--- src/rtl/adc_pkg.sv ---
// Shared types and sizing helpers for the multi-channel SAR ADC reader.
// Pure declarations; no logic, no latency, no flow control.
package adc_pkg;

    typedef enum logic [2:0] {
        IDLE,
        CONV,
        READ,
        DONE,
        ACQ
    } adc_state_e;

    // Wide enough to hold the largest down-count the FSM ever loads.
    function automatic int cnt_w(input int conv, input int acq, input int div);
        int m;
        m = conv;
        if (acq > m) m = acq;
        if (2 * div > m) m = 2 * div;
        return (m < 2) ? 1 : $clog2(m);
    endfunction

    // Edges from the start-accepting edge up to and including the VALID edge.
    function automatic int valid_latency(input int conv, input int div, input int w);
        return 1 + conv + 2 * div * w;
    endfunction

endpackage

--- src/rtl/adc_sck_gen.sv ---
// Serial clock generator: DATA_W pulses of 2*SCK_DIV cycles, low half first.
// Strobes are combinational from local flops; counters clear whenever en_i drops.
module adc_sck_gen #(
    parameter int DATA_W  = 16,
    parameter int SCK_DIV = 1
) (
    input  logic clk_i,
    input  logic rst_i,
    input  logic en_i,
    output logic sck_o,
    output logic sample_o,
    output logic done_o
);
    localparam int PH_W  = (SCK_DIV < 2) ? 1 : $clog2(SCK_DIV);
    localparam int BIT_W = $clog2(DATA_W);

    logic [PH_W-1:0]  ph_q;
    logic [BIT_W-1:0] bit_q;
    logic             hi_q;
    logic             sck_q;
    logic             ph_end;

    assign ph_end   = (ph_q == PH_W'(SCK_DIV - 1));
    assign sample_o = en_i & ph_end & ~hi_q;
    assign done_o   = en_i & ph_end & hi_q & (bit_q == BIT_W'(DATA_W - 1));
    assign sck_o    = sck_q;

    always_ff @(posedge clk_i or posedge rst_i) begin
        if (rst_i) begin
            ph_q  <= '0;
            bit_q <= '0;
            hi_q  <= 1'b0;
            sck_q <= 1'b0;
        end else if (!en_i) begin
            ph_q  <= '0;
            bit_q <= '0;
            hi_q  <= 1'b0;
            sck_q <= 1'b0;
        end else if (ph_end) begin
            // SCK rises as the low half ends and falls as the high half ends.
            ph_q  <= '0;
            hi_q  <= ~hi_q;
            sck_q <= ~hi_q;
            if (hi_q) bit_q <= bit_q + 1'b1;
        end else begin
            ph_q <= ph_q + 1'b1;
        end
    end

endmodule

--- src/rtl/adc_pulsar_array_if.sv ---
// NUM_CH-wide AD7685 reader on shared CNV/SCK; VALID 1+CONV+2*SCK_DIV*DATA_W edges after start.
// No backpressure: RESULT is held until the next VALID; ADC_OVR_FLAG_EN adds the OVR flag.
module adc_pulsar_array_if
    import adc_pkg::*;
#(
    parameter int DATA_W      = 16,
    parameter int NUM_CH      = 4,
    parameter int CONV_CYCLES = 128,
    parameter int ACQ_CYCLES  = 72,
    parameter int SCK_DIV     = 1
) (
    input  logic                     CLK,
    input  logic                     rst,
    input  logic                     CNV_START,
    input  logic                     FREE_RUN,
    input  logic [NUM_CH-1:0]        SDO,
    output logic                     CNV,
    output logic                     SCK,
    output logic                     SDI,
    output logic                     BUSY,
    output logic [NUM_CH*DATA_W-1:0] RESULT,
    output logic                     VALID,
    output logic                     OVR
);
    localparam int CW = cnt_w(CONV_CYCLES, ACQ_CYCLES, SCK_DIV);

    adc_state_e                state_q;
    logic [CW-1:0]             cnt_q;
    logic                      cnv_q;
    logic                      busy_q;
    logic                      valid_q;
    logic [NUM_CH*DATA_W-1:0]  shadow_q;
    logic [NUM_CH*DATA_W-1:0]  shadow_d;
    logic [NUM_CH*DATA_W-1:0]  result_q;
    logic                      sck_en;
    logic                      sample;
    logic                      rd_done;

    assign sck_en = (state_q == READ);

    adc_sck_gen #(
        .DATA_W  (DATA_W),
        .SCK_DIV (SCK_DIV)
    ) u_sck_gen (
        .clk_i    (CLK),
        .rst_i    (rst),
        .en_i     (sck_en),
        .sck_o    (SCK),
        .sample_o (sample),
        .done_o   (rd_done)
    );

    always_comb begin
        shadow_d = shadow_q;
        for (int c = 0; c < NUM_CH; c++) begin
            shadow_d[c*DATA_W +: DATA_W] = {shadow_q[c*DATA_W +: DATA_W-1], SDO[c]};
        end
    end

    always_ff @(posedge CLK or posedge rst) begin
        if (rst) begin
            state_q  <= IDLE;
            cnt_q    <= '0;
            cnv_q    <= 1'b0;
            busy_q   <= 1'b0;
            valid_q  <= 1'b0;
            shadow_q <= '0;
            result_q <= '0;
        end else begin
            valid_q <= 1'b0;
            if (sample) shadow_q <= shadow_d;
            case (state_q)
                IDLE: begin
                    if (CNV_START || FREE_RUN) begin
                        state_q <= CONV;
                        cnv_q   <= 1'b1;
                        busy_q  <= 1'b1;
                        cnt_q   <= CW'(CONV_CYCLES - 1);
                    end
                end
                CONV: begin
                    if (cnt_q == '0) begin
                        state_q <= READ;
                        cnv_q   <= 1'b0;
                    end else begin
                        cnt_q <= cnt_q - 1'b1;
                    end
                end
                READ: begin
                    if (rd_done) begin
                        state_q  <= DONE;
                        result_q <= shadow_q;
                        valid_q  <= 1'b1;
                    end
                end
                DONE: begin
                    if (ACQ_CYCLES == 0) begin
                        state_q <= IDLE;
                        busy_q  <= 1'b0;
                    end else begin
                        state_q <= ACQ;
                        cnt_q   <= CW'(ACQ_CYCLES - 1);
                    end
                end
                ACQ: begin
                    if (cnt_q == '0) begin
                        state_q <= IDLE;
                        busy_q  <= 1'b0;
                    end else begin
                        cnt_q <= cnt_q - 1'b1;
                    end
                end
                default: state_q <= IDLE;
            endcase
        end
    end

    assign CNV    = cnv_q;
    assign BUSY   = busy_q;
    assign VALID  = valid_q;
    assign RESULT = result_q;
    assign SDI    = 1'b1;

`ifdef ADC_OVR_FLAG_EN
    logic ovr_q;

    // A request landing on the VALID cycle must still be reported.
    always_ff @(posedge CLK or posedge rst) begin
        if (rst) begin
            ovr_q <= 1'b0;
        end else if (CNV_START && busy_q) begin
            ovr_q <= 1'b1;
        end else if (valid_q) begin
            ovr_q <= 1'b0;
        end
    end

    assign OVR = ovr_q;
`else
    assign OVR = 1'b0;
`endif

endmodule

--- config.mk ---
export PLATFORM = sky130hd
export DESIGN_NAME = adc_pulsar_array_if
export DESIGN_NICKNAME = d
export VERILOG_FILES = /design/src/rtl/adc_pkg.sv /design/src/rtl/adc_sck_gen.sv /design/src/rtl/adc_pulsar_array_if.sv
export SDC_FILE = /design/constraint.sdc
export NUM_CORES = 1
export LEC_CHECK = 0
export BUFFER_PORTS_ARGS = -buffer_cell sky130_fd_sc_hd__buf_2
export CAP_MARGIN = 10
export CORE_ASPECT_RATIO = 0.7
export CORE_UTILIZATION = 50
export DETAILED_ROUTE_END_ITERATION = 12
export PLACE_DENSITY = 0.74
export REMOVE_ABC_BUFFERS = 1
export SYNTH_ARGS = -nofsm -noshare
export SYNTH_HDL_FRONTEND = slang
export SYNTH_SLANG_ARGS = --single-unit
export TNS_END_PERCENT = 100
--- constraint.sdc ---
create_clock -name CLK -period 4.2 [get_ports CLK]
set_clock_uncertainty 0.2 [all_clocks]
set_input_delay 0 -clock CLK [delete_from_list [all_inputs] [get_ports CLK]]
set_output_delay 0 -clock CLK [all_outputs]
set_load 0.01 [all_outputs]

#### Work instructions:
From the material above, set down exactly the lines between the line holding "export BUFFER_PORTS_ARGS = -buffer_cell" and the line holding "set_clock_uncertainty 0.2 [all_clocks]", inclusive. Include nothing else.

#### Answer to this task:
export BUFFER_PORTS_ARGS = -buffer_cell sky130_fd_sc_hd__buf_2
export CAP_MARGIN = 10
export CORE_ASPECT_RATIO = 0.7
export CORE_UTILIZATION = 50
export DETAILED_ROUTE_END_ITERATION = 12
export PLACE_DENSITY = 0.74
export REMOVE_ABC_BUFFERS = 1
export SYNTH_ARGS = -nofsm -noshare
export SYNTH_HDL_FRONTEND = slang
export SYNTH_SLANG_ARGS = --single-unit
export TNS_END_PERCENT = 100
--- constraint.sdc ---
create_clock -name CLK -period 4.2 [get_ports CLK]
set_clock_uncertainty 0.2 [all_clocks]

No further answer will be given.